Reason is my first-choice DAW and production tool so I have to admit to my world being shaken by the news that Reason will now be increasingly marketed as a plug-in for other DAWs.
It feels like a demotion to me. I get it. But it’s like an admission of defeat in my book.
It’s a little like (another Swedish innovator) IKEA spending 25 years trying to convince people to move to Sweden, speak Swedish, eat reindeer jerky and buy its flat-packed furniture because it’s all just so amazing. Then realising that maybe not enough people are going to move to Sweden, so they’d better open IKEA up in big cities and allow others to enjoy the flat pack furniture without relocating to Scandinavia… hold on… that’s actually a really good idea!
Anyway, if being an Ableton Live plug-in helps to ensure Reason’s longevity then, reluctantly, I’m in favour. I’m not saying Reason will shut down support or evolution of its DAW but you have to assume that most of its R&D energy will be spent elsewhere.
What’s more, I guess it’s simply another step in Reason’s evolution. Firstly, there was the Rack Extension revelation (Reason was no longer a close ecosystem, other developers could contribute effects and instruments), then along came VST compatibility (opening up Reason further to something akin to other DAWs), and now Ableton, Cubase etc users can add Reason to their armoury.
That’s not the big Reason 12 announcement, but it’s a bit of background.
THE REASON PITCH
So why would Reason interest you? Personally, I’ve always loved the workflow. It’s a musician’s and music producer’s playground. It’s not a recording engineer’s wheelhouse, necessarily, or a music editor’s workroom, but I instantly fell in love with the creativity of Reason — there’s nothing else quite like it. The rack and the flexible routing is superb.
If you work in Ableton, for example, does Reason represent good value? Yes, outstanding value. The Reason synths are, on the whole, exceptional, and some of the creative manipulation tools are amazing.
NEED TO KNOW
MIMIC NO GIMMICK
For me, the highlight of Reason 12 is the new creative sampler, Mimic.
It’s not like Reason didn’t previously do sampling, but if you look at the NN-XT, NN19 traditional samplers and the (gloriously shagadiciously named) Dr Octo Rex loop player — none of them could be classified as ‘fun’. This always struck me as paradoxical, as Reason Studios (or Propellerhead as the company was known) made a name for itself with ReCycle, a creative sample-chopping piece of software that changed the way drum loops (especially) were sampled and therefore changed the way music was produced.
Anyway, Reason knows a thing or two about sampling, clearly. And I’m delighted to see the release of the creative sampler, Mimic — it’s a super-solid addition to the Reason arsenal, a genuine keeper.
Mimic provides just enough tools for it to be creative but not intimidating.

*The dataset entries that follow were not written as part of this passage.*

<file path="src/rtl/serial_wb_master.sv">
// -----------------------------------------------------------------------------
// serial_wb_master
//
// Byte-stream to Wishbone classic bridge. Command frames arrive one byte at a
// time from a UART receiver; each complete frame produces exactly one
// Wishbone single read or write. The frame's status byte, followed by four
// read-data bytes for reads, is returned over a valid/ready byte stream.
//
// Frame formats (multi-byte fields big-endian, MSB first):
//   write : 0xA1, A3, A2, A1, A0, D3, D2, D1, D0
//   read  : 0xA2, A3, A2, A1, A0
// Status bytes: 0x55 = ack, 0xE1 = bus error, 0xE2 = timeout.
//
// Optional build macro:
//   WB_TIMEOUT_EN - when defined, a bus cycle with no ack/err is abandoned
//                   after TIMEOUT_CYCLES cycles with status 0xE2. When not
//                   defined, the bridge waits for ack/err indefinitely.
//
// Parameters:
//   ADDR_WIDTH     - Wishbone address width (zero-filled above bit 31,
//                    truncated below 32)
//   TIMEOUT_CYCLES - bus cycles allowed before abort (WB_TIMEOUT_EN only)
//
// Ports:
//   i_clk, i_rst_n          clock, asynchronous active-low reset
//   i_rx_data, i_rx_valid   received byte and its one-cycle strobe
//   o_tx_data, o_tx_valid   response byte stream
//   i_tx_ready              response byte accepted when valid & ready
//   wb_*                    Wishbone classic master interface
// -----------------------------------------------------------------------------
module serial_wb_master #(
   parameter int ADDR_WIDTH     = 32,
   parameter int TIMEOUT_CYCLES = 1024
) (
   input  logic                  i_clk,
   input  logic                  i_rst_n,
   input  logic [7:0]            i_rx_data,
   input  logic                  i_rx_valid,
   output logic [7:0]            o_tx_data,
   output logic                  o_tx_valid,
   input  logic                  i_tx_ready,
   output logic [ADDR_WIDTH-1:0] wb_adr_o,
   output logic [31:0]           wb_dat_o,
   input  logic [31:0]           wb_dat_i,
   output logic                  wb_we_o,
   output logic [3:0]            wb_sel_o,
   output logic                  wb_stb_o,
   output logic                  wb_cyc_o,
   input  logic                  wb_ack_i,
   input  logic                  wb_err_i
);

   typedef enum logic [2:0] {
      S_IDLE = 3'd0,
      S_ADDR = 3'd1,
      S_DATA = 3'd2,
      S_BUS  = 3'd3,
      S_RESP = 3'd4
   } state_t;

   localparam logic [7:0] CMD_WR = 8'hA1;
   localparam logic [7:0] CMD_RD = 8'hA2;
   localparam logic [7:0] ST_ACK = 8'h55;
   localparam logic [7:0] ST_ERR = 8'hE1;
   localparam logic [7:0] ST_TMO = 8'hE2;

   if (ADDR_WIDTH < 1 || TIMEOUT_CYCLES < 1) begin : g_param_check
      $error("serial_wb_master: ADDR_WIDTH and TIMEOUT_CYCLES must be >= 1");
   end

   state_t      state;
   state_t      state_nxt;

   // Shared byte counter: field byte index in ADDR/DATA, response byte
   // index in RESP. Cleared whenever a phase completes.
   logic [2:0]  cnt;
   logic        wr_flag;
   logic [31:0] addr_sr;
   logic [31:0] data_sr;
   logic [31:0] rdata;
   logic [7:0]  status;

   logic        is_cmd;
   logic        last_field_byte;
   logic        resp_last;
   logic        tmo_hit;

   assign is_cmd          = (i_rx_data == CMD_WR) || (i_rx_data == CMD_RD);
   assign last_field_byte = i_rx_valid && (cnt == 3'd3);
   // Writes answer with the status byte only; reads add four data bytes.
   assign resp_last       = wr_flag ? (cnt == 3'd0) : (cnt == 3'd4);

`ifdef WB_TIMEOUT_EN
   localparam int TMO_W = (TIMEOUT_CYCLES > 1) ? $clog2(TIMEOUT_CYCLES) : 1;
   localparam logic [TMO_W-1:0] TMO_LAST = TMO_W'(TIMEOUT_CYCLES - 1);

   logic [TMO_W-1:0] tmo_cnt;

   // Counts BUS cycles; held at zero in every other state so it is already
   // clear on entry to BUS. It never needs to pass TMO_LAST because BUS is
   // left on that cycle.
   always_ff @(posedge i_clk or negedge i_rst_n) begin
      if (!i_rst_n) begin
         tmo_cnt <= '0;
      end else if (state != S_BUS) begin
         tmo_cnt <= '0;
      end else begin
         tmo_cnt <= tmo_cnt + TMO_W'(1);
      end
   end

   assign tmo_hit = (tmo_cnt == TMO_LAST);
`else
   assign tmo_hit = 1'b0;
`endif

   // State register
   always_ff @(posedge i_clk or negedge i_rst_n) begin
      if (!i_rst_n) begin
         state <= S_IDLE;
      end else begin
         state <= state_nxt;
      end
   end

   // Next-state logic
   always_comb begin
      state_nxt = state;
      case (state)
         S_IDLE: if (i_rx_valid && is_cmd)  state_nxt = S_ADDR;
         S_ADDR: if (last_field_byte)       state_nxt = wr_flag ? S_DATA : S_BUS;
         S_DATA: if (last_field_byte)       state_nxt = S_BUS;
         S_BUS:  if (wb_ack_i || wb_err_i || tmo_hit) state_nxt = S_RESP;
         S_RESP: if (i_tx_ready && resp_last) state_nxt = S_IDLE;
         default: state_nxt = S_IDLE;
      endcase
   end

   // Frame capture, bus result capture and response sequencing.
   // Bytes arriving in BUS or RESP fall through without effect.
   always_ff @(posedge i_clk or negedge i_rst_n) begin
      if (!i_rst_n) begin
         cnt     <= 3'd0;
         wr_flag <= 1'b0;
         addr_sr <= 32'h0;
         data_sr <= 32'h0;
         rdata   <= 32'h0;
         status  <= 8'h00;
      end else begin
         case (state)
            S_IDLE: begin
               if (i_rx_valid && is_cmd) begin
                  wr_flag <= (i_rx_data == CMD_WR);
                  cnt     <= 3'd0;
               end
            end
            S_ADDR: begin
               if (i_rx_valid) begin
                  addr_sr <= {addr_sr[23:0], i_rx_data};
                  cnt     <= (cnt == 3'd3) ? 3'd0 : cnt + 3'd1;
               end
            end
            S_DATA: begin
               if (i_rx_valid) begin
                  data_sr <= {data_sr[23:0], i_rx_data};
                  cnt     <= (cnt == 3'd3) ? 3'd0 : cnt + 3'd1;
               end
            end
            S_BUS: begin
               cnt <= 3'd0;
               // err takes priority over ack; a real response in the final
               // timeout cycle takes priority over the timeout.
               if (wb_err_i) begin
                  status <= ST_ERR;
                  rdata  <= 32'h0;
               end else if (wb_ack_i) begin
                  status <= ST_ACK;
                  rdata  <= wr_flag ? 32'h0 : wb_dat_i;
               end else if (tmo_hit) begin
                  status <= ST_TMO;
                  rdata  <= 32'h0;
               end
            end
            S_RESP: begin
               if (i_tx_ready) begin
                  cnt <= resp_last ? 3'd0 : cnt + 3'd1;
               end
            end
            default: begin
               cnt <= 3'd0;
            end
         endcase
      end
   end

   // Output decode. Bus and stream strobes are pure functions of the state,
   // so an asynchronous reset drops them immediately.
   always_comb begin
      wb_cyc_o   = (state == S_BUS);
      wb_stb_o   = (state == S_BUS);
      wb_we_o    = (state == S_BUS) && wr_flag;
      o_tx_valid = (state == S_RESP);
      o_tx_data  = 8'h00;
      if (state == S_RESP) begin
         case (cnt)
            3'd0:    o_tx_data = status;
            3'd1:    o_tx_data = rdata[31:24];
            3'd2:    o_tx_data = rdata[23:16];
            3'd3:    o_tx_data = rdata[15:8];
            3'd4:    o_tx_data = rdata[7:0];
            default: o_tx_data = 8'h00;
         endcase
      end
   end

   // Address/data registers only change while a frame is being received,
   // so they are stable for the whole bus cycle.
   assign wb_adr_o = ADDR_WIDTH'(addr_sr);
   assign wb_dat_o = data_sr;
   assign wb_sel_o = 4'hF;

endmodule

</file>
<file path="config.mk">
export PLATFORM = sky130hd
export DESIGN_NAME = serial_wb_master
export DESIGN_NICKNAME = d
export VERILOG_FILES = /design/src/rtl/serial_wb_master.sv
export SDC_FILE = /design/constraint.sdc
export NUM_CORES = 1
export LEC_CHECK = 0
export CORE_ASPECT_RATIO = 0.5
export CORE_MARGIN = 4
export CORE_UTILIZATION = 30
export CTS_BUF_LIST = sky130_fd_sc_hd__clkbuf_8
export DETAILED_ROUTE_END_ITERATION = 16
export PLACE_DENSITY = 0.52
export RECOVER_POWER = 100
export SYNTH_ARGS = -nofsm -noshare
export SYNTH_HDL_FRONTEND = slang
export SYNTH_SLANG_ARGS = --single-unit
export TNS_END_PERCENT = 5
</file>
<file path="constraint.sdc">
create_clock -name i_clk -period 1.88 [get_ports i_clk]
set_input_delay 0.376 -clock i_clk [delete_from_list [all_inputs] [get_ports i_clk]]
set_output_delay 0.376 -clock i_clk [all_outputs]
set_load 0.02 [all_outputs]
</file>
# Word level (Yosys, flattened, before mapping)
# Index checks and enable logic that the tools add are counted.
# classes
add_sub_neg,1
mux,21
eq_ne,17
reduce_logical,16
# op_table
cell,n
2-to-1 mux 32 bit,3
case mux 8 bit (5 select lines),1
2-to-1 mux 3 bit,10
2-to-1 mux 8 bit,3
equality test 8 bit (second input constant),2
case mux 3 bit (5 select lines),1
equality test 3 x 2 -> 1 bit (second input constant),4
case mux 3 bit (3 select lines),1
inequality test 2 x 1 -> 1 bit (second input constant),4
AND reduction 2 bit,4
equality test 3 x 1 -> 1 bit (second input constant),2
equality test 3 bit (second input constant),2
logical NOT 3 bit,2
inequality test 2 bit (second input constant),3
AND reduction 5 bit,1
logical AND 1 bit,4
adder 3 x 1 -> 3 bit (second input constant),1
AND reduction 3 bit,1
logical OR 1 bit,2
2-to-1 mux 1 bit,2
nonzero test 2 bit,1
OR reduction 2 bit,1
# word_totals
wordCells,62
output_inout_bits,80
input_bits,46
regBits,111

# Longest topological paths before layout
# Gate-level depths: netlist of run 1.
# depth
ltp_word,5
ltp_mapped,7
mapped_depth_nobuf,5

# Least setup slack after synthesis of run 1
# No wires, ideal clock.
# synth_timing
kind,reg-to-output
from,reg cnt[1]
to,out o_tx_data[1]
stages_incl_launch_ff,7
arrival_time_ns,1.631
required_ns,1.504
n_path_buf,1
slack_ns,-0.127
cell_sequence,dfrtp_1 > inv_1 > ha_1 > nor2b_1 > clkbuf_1 > o41ai_2 > a21oi_1
# synth_via
elab_chain_cells,3
elab_cells_between_ends,7
cone_classes,eq/ne (4); mux (2); reduce/logical (1)
# synth_lines
item,line,text
start: declaration,76,logic [2:0] cnt;
start signal: assignment,160,cnt <= (cnt == 3'd3) ? 3'd0 : cnt + 3'd1;
start signal: assignment,166,cnt <= (cnt == 3'd3) ? 3'd0 : cnt + 3'd1;
start signal: assignment,186,cnt <= resp_last ? 3'd0 : cnt + 3'd1;
"equality test 3 bit, or another cell as far along",205,case (cnt)
case mux 8 bit (5 select lines) *,205,
2-to-1 mux 8 bit *,204,if (state == S_RESP) begin
end: declaration,39,"output logic [7:0] o_tx_data,"
# Every way passes the cells marked *; elsewhere a longest branch is shown, timed or not.

# Final worst setup path of run 1
# layout_timing
from,reg cnt[0]
to,out o_tx_data[5]
# Same word-level chain as after synthesis.

==> results.json, run 1 <==
{
  "fin_crit_ps": 2339,
  "critPathMaxFanout": 8,
  "remaining_drc_errors": 0,
  "netSwitchingFraction_pct": 34.38,
  "io_pins": 126,
  "ys_warn_count": 0,
  "setup_slack_ps": -458.6,
  "hold_path_class": "in2reg",
  "portBuffers": 121,
  "drt-pass1-iter-count": 4,
  "drtAntennaViolNets": 0,
  "wirelength_um": 11060,
  "path_cells": "ha_2, ha_4, o41ai_4, buf_6, a21oi_1, buf_4",
  "ys_types": 42,
  "holdWs_ps": 386.8,
  "mostFrequentLayoutCell": "clkdlybuf4s50_1",
  "gr-usage-all-layers_pct": 13.41,
  "drtIter0Drc": 134,
  "tns_ps": -3493,
  "rsz0062_at_grt": "true",
  "worst_ep_required_time_ps": 1500,
  "die_w_um": 181.1,
  "num_vias": 3165,
  "gr-total-overflow": 0,
  "synthArstFlopShare_pct": 100.0,
  "grt_pass1_wl_um": 18000,
  "hpwl_um": 7986,
  "switchingPower_w": 0.003030,
  "drt-vias-per-instance": 4.607,
  "rrSetupSlack_ps": 70,
  "num_rows": 31,
  "htree_levels": 3,
  "cts_buffers": 9,
  "place.gp.congestion": 0.7411,
  "clkTransAtPathRegs_ps": 100,
  "drive_gt1_share_pct": 34.15,
  "synth_seq_cells": 106,
  "critical-path-slowest-cell": "dfrtp_1",
  "yosysSeqAreaShare_pct": 58.99,
  "slew_violations": 0,
  "critPathMaxStageDelay_ps": 420,
  "syn2layout_area_growth_pct": 45.91,
  "mostFrequentLayoutCells": "clkdlybuf4s50_1, dfrtp_1, mux2_2",
  "synth_area_um2": 4497,
  "crit_path_start_kind": "register",
  "maxCapViolCount": 0,
  "cp-endpoint": "o_tx_data[5]",
  "initial_core_util_pct": 30.83,
  "combPwrFrac_pct": 45.5,
  "relSlewSlack_pct": 46.47,
  "worstSetupEndpointType": "output port",
  "ff2ff_path_depth": 7,
  "worstSetupPathType": "reg2out",
  "worst_pin_slew_ps": 803.0,
  "antenna_found_initial": 0,
  "synth_area_per_cell_um2": 13.84,
  "cts_buffer_depth": 2,
  "peakVddDrop_uv": 637.4,
  "clk_latency_ps": 370,
  "fin_crit_sh_pct": 124.4,
  "finClkSkew_ps": 10.17,
  "clkPwrFrac_pct": 16.5,
  "fp.dieH_um": 94.57,
  "setup.worst_path.start": "cnt[0]$_DFFE_PN0P_",
  "cts_sinks": 106,
  "fin_cells": 687,
  "status": "complete, but fails checks",
  "hold_viol_final": 0,
  "cts_tree": "yes",
  "max_freq_ghz": 0.4276,
  "cts-root-buf": "clkbuf_8",
  "pwr-share-seq_pct": 38.0,
  "r2r_start": "state[2]$_DFFE_PN0P_",
  "violations": "negative setup slack",
  "synth_edf_count": 0,
  "first_global_vias": 3349,
  "core_area_um2": 14580,
  "wire_per_inst_um": 16.10,
  "r2r_end": "rdata[22]$_DFFE_PN0P_",
  "dieArea_um2": 17130,
  "arrival_ps": 1960,
  "dp_cells": 667,
  "powerDensity_nw_per_um2": 1343,
  "grt_max_degree": 33,
  "synth_top_flop_cell": "dfrtp_1",
  "setup_violations": 8,
  "leakage_nw": 2.918,
  "syn_inst": 325,
  "diodes": 0,
  "power.internal_w": 0.005782,
  "nNetsFinal": 537
}
## worst max-delay path: cells and delay by family (launching register included)
kind / cells / cell delay [ps]
buffers and inverters: 2 / 370
flip-flops: 1 / 420
AO/OA/AOI/OAI: 2 / 410
adder cells (fa/ha/maj): 2 / 400
## routing by layer
| metal | track usage (%) | vias up | part of all wire, % |
|---|---|---|---|
| met5 | 0 | - | 0 |
| met4 | 3.184 | 0 | 0.88 |
| met3 | 5.694 | 9 | 6.8 |
| met2 | 22.03 | 86 | 48 |
| met1 | 16.60 | 1570 | 44 |
| li1 | - | 1500 | - |
## Yosys cell counts, types with 2 or more instances
library cell  number  area [µm²]
dfrtp_1          106        2653
mux2_2            66       743.2
a22o_1            33       289.0
a22oi_1           12       90.09
inv_1             10       37.54
clkbuf_1           9       33.78
nand2_1            9       33.78
buf_2              7       35.03
o21ai_0            7       35.03
a21oi_1            6       30.03
ha_1               6       75.07
nor2_1             6       22.52
a31oi_1            5       31.28
buf_4              5       37.54
a222oi_1           3       30.03
nor2b_1            3       18.77
nor3_1             3       15.01
buf_6              2       22.52
clkbuf_8           2       27.53
mux2i_1            2       20.02
xor2_1             2       17.52
## worst min-delay path by stage
stage | startpoint | endpoint | slack [ps] | depth (start not counted)
2_1_floorplan | i_rst_n | cnt[0]$_DFFE_PN0P_ | 80 | 0
3_3_place_gp | i_rst_n | rdata[25]$_DFFE_PN0P_ | 370 | 1
3_5_place_dp | i_rst_n | rdata[25]$_DFFE_PN0P_ | 370 | 1
4_1_cts | i_rst_n | rdata[5]$_DFFE_PN0P_ | 480 | 2
5_1_grt | i_rx_data[4] | wb_dat_o[4]$_DFFE_PN0P_ | 390 | 3
6_report | i_rx_data[4] | wb_dat_o[4]$_DFFE_PN0P_ | 390 | 3
## logic make-up (layout without fill, tap and decap cells)
kind of cell | after synthesis | after routing | share of synthesized area [%]
AOI/OAI and AO/OA | 71 | 71 | 12.38
xor gates and xnor gates | 3 | 3 | 0.5844
adders and majority gates | 6 | 6 | 1.669
buffers and inverters | 36 | 197 | 4.396
DFF | 106 | 106 | 58.99
muxes | 70 | 70 | 17.56
other | 1 | 4 | 0.08339
and+or+nand+nor | 32 | 32 | 4.341
## per-stage QoR
stage          utilization (%)  total power [W]  worst slack [ps]  cell area, µm²
6_report                 44.99         0.008811            -458.6            6561
5_1_grt                  44.99         0.009392            -595.0            6561
4_1_cts                  44.72         0.008911            -460.8            6521
3_5_place_dp             43.11         0.007319            -556.8            6287
3_3_place_gp             43.11         0.007305            -502.2            6287
2_1_floorplan                -         0.005281            -109.3            4544
## sequential cells by signal, summed over array words and instances (netlist names)
signal,count
wb_dat_o,32
rdata,32
wr_flag,1
wb_adr_o,32
status,3
cnt,3
state,3
## final cells by class
class	instances	area (µm²)
multi-input cells	186	1800
fillers	1387	8023
inverters	10	37.54
well taps	198	247.7
clock buffers	11	151.4
flip-flops and latches	106	2653
repair buffers	172	1622
clock inverters	4	50.05
## power by group through the flow
stage                     clock [W]  sequential (W)  combinational [W]
final                       0.00145         0.00335            0.00401
after global routing        0.00162         0.00347            0.00430
after CTS                   0.00153         0.00338            0.00400
after detailed placement          0         0.00342            0.00390
after global placement            0         0.00340            0.00390
after floorplan                   0         0.00390            0.00138
## repair_timing
action	in CTS	in global routing
setup endpoints to repair	12	14
hold buffers	1	0
pin swaps	3	7
hold endpoints to repair	29	0
buffers inserted	1	5
gates resized for setup	74	10
Power figures use the tool's default switching activity.
==> inputs of run 2 (changes only) <==
CELL_PAD_IN_SITES_DETAIL_PLACEMENT = 0   (was default)
CELL_PAD_IN_SITES_GLOBAL_PLACEMENT = 1   (was default)
PLACE_DENSITY = 0.64   (was 0.52)
==> results.json, run 2 (same netlist as run 1, synthesis figures left out) <==
{
  "remaining_drc_errors": 0,
  "violations": "negative setup slack",
  "core_area_um2": 14580,
  "hold_viol_final": 0,
  "num_vias": 3189,
  "fin_cells": 681,
  "leakage_nw": 2.882,
  "cts_buffer_depth": 2,
  "place_ws_ps": -578.4,
  "worstSetupEndpointType": "output port",
  "cts_tree": "yes",
  "fin_crit_sh_pct": 123.6,
  "wirelength_um": 11330,
  "initial_core_util_pct": 30.83,
  "drtAntennaViolNets": 0,
  "cts_sinks": 106,
  "die_w_um": 181.1,
  "slew_violations": 0,
  "drt-pass1-iter-count": 6,
  "place.gp.congestion": 0.7672,
  "holdWs_ps": 512.8,
  "rrSetupSlack_ps": -30,
  "tns_ps": -3754,
  "worst_ep_required_time_ps": 1500,
  "num_rows": 31,
  "max_freq_ghz": 0.4304,
  "drive_gt1_share_pct": 33.95,
  "holdPathStages": 1,
  "setup_slack_ps": -443.5,
  "antenna_found_initial": 0,
  "fillers": 1388,
  "finClkSkew_ps": 11.48,
  "hold_path_class": "reg2reg",
  "powerDensity_nw_per_um2": 1361,
  "drt-vias-per-instance": 4.683,
  "fin_crit_ps": 2323,
  "wire_per_inst_um": 16.64,
  "gr-total-overflow": 0,
  "grt_pass1_wl_um": 18350,
  "worstSetupPathType": "reg2out",
  "portBuffers": 121,
  "cts_buffers": 9,
  "regArea_um2": 2655,
  "gr-usage-all-layers_pct": 13.50,
  "status": "complete, but fails checks",
  "worst_pin_slew_ps": 756.9,
  "nNetsFinal": 531,
  "htree_levels": 3,
  "fp.dieH_um": 94.57,
  "dieArea_um2": 17130,
  "critPathMaxFanout": 7,
  "rsz0062_at_grt": "true",
  "first_global_vias": 3399,
  "drtIter0Drc": 161,
  "setup_violations": 34,
  "peakVddDrop_uv": 725.3,
  "cts-root-buf": "clkbuf_8",
  "grt_max_degree": 36,
  "dp_cells": 661,
  "mostFrequentLayoutCell": "clkdlybuf4s50_1",
  "hpwl_um": 8118,
  "ff2ff_path_depth": 6,
  "io_pins": 126,
  "arrival_ps": 1950,
  "syn2layout_area_growth_pct": 45.83,
  "final_core_util_pct": 44.96,
  "maxCapViolCount": 0,
  "crit_path_start_kind": "register",
  "multi_input_area_um2": 1799,
  "mostFrequentLayoutCells": "clkdlybuf4s50_1, dfrtp_1, mux2_2",
  "clkTransAtPathRegs_ps": 90,
  "clk_latency_ps": 370,
  "relSlewSlack_pct": 49.00,
  "diodes": 0
}
-- run 2: cell count changes in the layout (fill, tap and decap cells not counted), sizes merged --
cell,change
buf,-7
bufinv,+1
clkbuf,+1
clkdlybuf4s50,+1
clkinv,+1
clkinvlp,-1
dlymetal6s2s,-1
inv,-1
-- run 2: power by group --
group / total [W] / internal (W) / switching [W]
sequential: 0.00337 / 0.00291 / 0.000455
clock: 0.00158 / 0.000819 / 0.000761
combinational: 0.00397 / 0.00215 / 0.00183
-- run 2: stage by stage --
stage               area [µm²]  total power (W)
CTS                       6460         0.008971
global placement          6242         0.007286
detailed placement        6242         0.007326
finish                    6558         0.008922
global route              6558         0.009494
floorplan                 4544         0.005281
-- run 2: repair_timing --
item                                   in CTS  in global routing
setup endpoints to repair                  12                 15
endpoints found under the hold margin      24                  0
hold buffers                                1                  0
pin swaps                                   6                  6
buffers inserted                            2                  4
gates resized for setup                    60                 29
-- run 2: final timing paths --
| check | from | endpoint |
|---|---|---|
| min reg2reg | wb_dat_o[28]$_DFFE_PN0P_ | wb_dat_o[28]$_DFFE_PN0P_ |
| min | wb_dat_o[28]$_DFFE_PN0P_ | wb_dat_o[28]$_DFFE_PN0P_ |
| min in group asynchronous | i_rst_n | rdata[31]$_DFFE_PN0P_ |
| max | cnt[0]$_DFFE_PN0P_ | o_tx_data[0] |
| max in group asynchronous | i_rst_n | wb_dat_o[21]$_DFFE_PN0P_ |
| max reg2reg | state[2]$_DFFE_PN0P_ | rdata[26]$_DFFE_PN0P_ |
-- run 2: layout make-up --
class,instances,area share [%]
sequential,106,40.49
multi-input combinational,186,27.44
timing repair buffer,166,24.29
tap,198,3.778
clock buffer,11,2.309
clock inverter,4,1.126
inverter,10,0.5724
-- run 2: worst max-delay path, stage by stage, from the launching register on --
cell,delay (ps)
dfrtp_2,450
ha_4,180
ha_4,170
o41ai_4,360
buf_6,200
a31oi_2,40
buf_4,170
-- run 2: per-layer routing --
layer | part of all wire (%) | up-vias | routed length (µm) | global-route usage (%)
met5 | 0 | - | 0 | 0
met4 | 0.73 | 0 | 83 | 2.622
met3 | 5.9 | 9 | 670 | 5.156
met2 | 48 | 80 | 5420 | 22.43
met1 | 45 | 1607 | 5154 | 17.12
li1 | - | 1493 | - | -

There are modes for mapping a sample across your keyboard, another for chopping up a loop, and another for assigning (up to eight) samples across different notes. The looping modes, filter, effects, and modulation sections are all there with a creative bent. If you’re looking to meticulously multisample a Bösendorfer, then there are other tools, Mimic is designed to throw ideas at the wall and see what sticks.
Reason has heard its user base and Mimic will, no doubt, add some new features in coming updates. REX file support is a common request, for example.
Prior to Reason 12 I was messing with samples in a Korg Gadget plug-in, but Mimic will definitely be my go-to weapon of choice from here.
Reason 12 has super-charged its Combinator. What you can do with a Combinator is really quite astonishing. Not only can you package up sound sources, effects, modulators, mixers, arpeggiators and more, you can now customise the controls and skins of your Combinator, providing you direct and easy access to any of the key elements within the package. The Combinator really is a Reason drawcard and enormously powerful. If you want a taster, Reason 12 packs loads of new Combinator patches. It’s worth checking out what’s on offer, it provides a glimpse into where your own sonic peregrinations can take you.
Reason looks better than ever. Some of the older synths and effects have taken on a new lease on life in glorious super-hi-definition. It’s sometimes easy to leave older inventory languishing on the shelf because a newer, shinier synth or compressor has arrived but very little of Reason’s mainstays are in any way redundant and the makeover reminded me of that. Thor is still a monster, for example.
It’s the era of ‘road maps’, and Reason has released its own. The head honchos at Reason Studios are being refreshingly candid in what to expect over the mid term. The biggest blip on the radar for me is Apple M1 chip compatibility. Reason’s DAW performance on my 2020 MacBook Pro feels worse than on my old 2016 MacBook Pro — which has been dispiriting. I really cannot wait to see some M1 performance improvements unleashed before the end of the year.
As a Reason true believer I’m cheering on Reason 12. As much because I genuinely believe that the enhancements are worthy of a ‘full integer’ upgrade, as I’m personally invested in Reason’s longevity. Long live Reason.